Constraints on the magnetic field within a stratified outer core

Abstract: Mounting evidence from both seismology and experiments on core composition suggests the existence of a layer of stably stratified fluid at the top of Earth's outer core. In this work we examine the structure of the geomagnetic field within such a layer, building on the important but little known work of Malkus (1979). We assume (i) an idealised magnetostrophic spherical model of the geodynamo neglecting inertia, viscosity and the solid inner core, and (ii) a strongly stratified layer of constant depth immediately below the outer boundary within which there is no spherically radial flow. Due to the restricted dynamics, Malkus showed that the geomagnetic field must obey a certain condition which is a more restrictive version of the condition of Taylor (1963). The nonlinear nature of these constraints makes finding a magnetic field that obeys them, here termed a Malkus state, a challenging task. Nevertheless, such Malkus states when constrained further by geomagnetic observations have the potential to probe the interior of the core.
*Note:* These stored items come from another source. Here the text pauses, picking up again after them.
From an optimization exercise on the open Yosys and OpenROAD flow, aimed at small area and a short achievable clock period; shortcuts taken in it are not production practice. The RTL was checked by simulation tests, not by an equivalence proof against the original design.

Setup of wip/nickel:
// fft16
module fft16 (
	input logic clk,
	input logic reset,
	input fft_pkg::sample_t realin,
	input fft_pkg::sample_t imagin,
	input logic startin,
	output fft_pkg::sample_t realout,
	output fft_pkg::sample_t imagout,
	output logic startout
);
==> flow/config.mk <==
export PLATFORM = sky130hd
export DESIGN_NAME = fft16
export DESIGN_NICKNAME = fft16
export VERILOG_FILES = /design/flow/design.v
export SDC_FILE = /design/flow/constraint.sdc
export NUM_CORES = 4
export LEC_CHECK = 0
export CAP_MARGIN = 20
export CORE_MARGIN = 2
export CORE_UTILIZATION = 72
export CTS_CLUSTER_DIAMETER = 100
export CTS_CLUSTER_SIZE = 30
export SLEW_MARGIN = 20
export TNS_END_PERCENT = 30
==> flow/constraint.sdc <==
create_clock -name core_clock -period 11.0 [get_ports {clk}]
set_input_delay 2.2000 -clock core_clock [delete_from_list [all_inputs] [get_ports {clk}]]
set_output_delay 2.2000 -clock core_clock [all_outputs]
set_load 0.01 [all_outputs]
standard.sh (not shown) runs the stock make flow with config.mk's settings and CLKGATE_MAP_FILE= SYNTH_SCRIPT=/design/flow/synth_recipe.tcl, a recipe that flattens the netlist after the stock synthesis.
==> flow/flow/run.sh <==
#!/bin/bash
# Standard layout, with timing repair aiming for more setup slack than the
# clock period needs. Each step's output also goes to orfs/logs.
set -euo pipefail
MARGIN=$(cat flow/margin.txt)
bash standard.sh synth > synth.log 2>&1
bash standard.sh SETUP_SLACK_MARGIN="$MARGIN" finish > layout.log 2>&1
==> flow/flow/margin.txt <==
7.7
wip/nickel | stages: all done | timing, DRC, antenna: all pass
By focusing on a particular class of magnetic fields for which the Malkus constraints are linear, we describe a constructive method that turns any purely-poloidal field into an exact Malkus state by adding a suitable toroidal field. We consider poloidal fields following a prescribed smooth profile within the core that match observation-derived models of the magnetic field in either epoch 2015 or the 10000-yr time averaged field. Multiple possible solutions for the toroidal field exist, hence we determine the Malkus state of miumum toroidal energy and we find that it has a strong azimuthal toroidal field, larger than the observed poloidal component at the core-mantle boundary. For the 2015 field for a layer of depth 300 km, we estimate a root mean squared azimuthal toroidal field of 3 mT with a pointwise maximum of 8 mT occurring at a depth of about 70 km.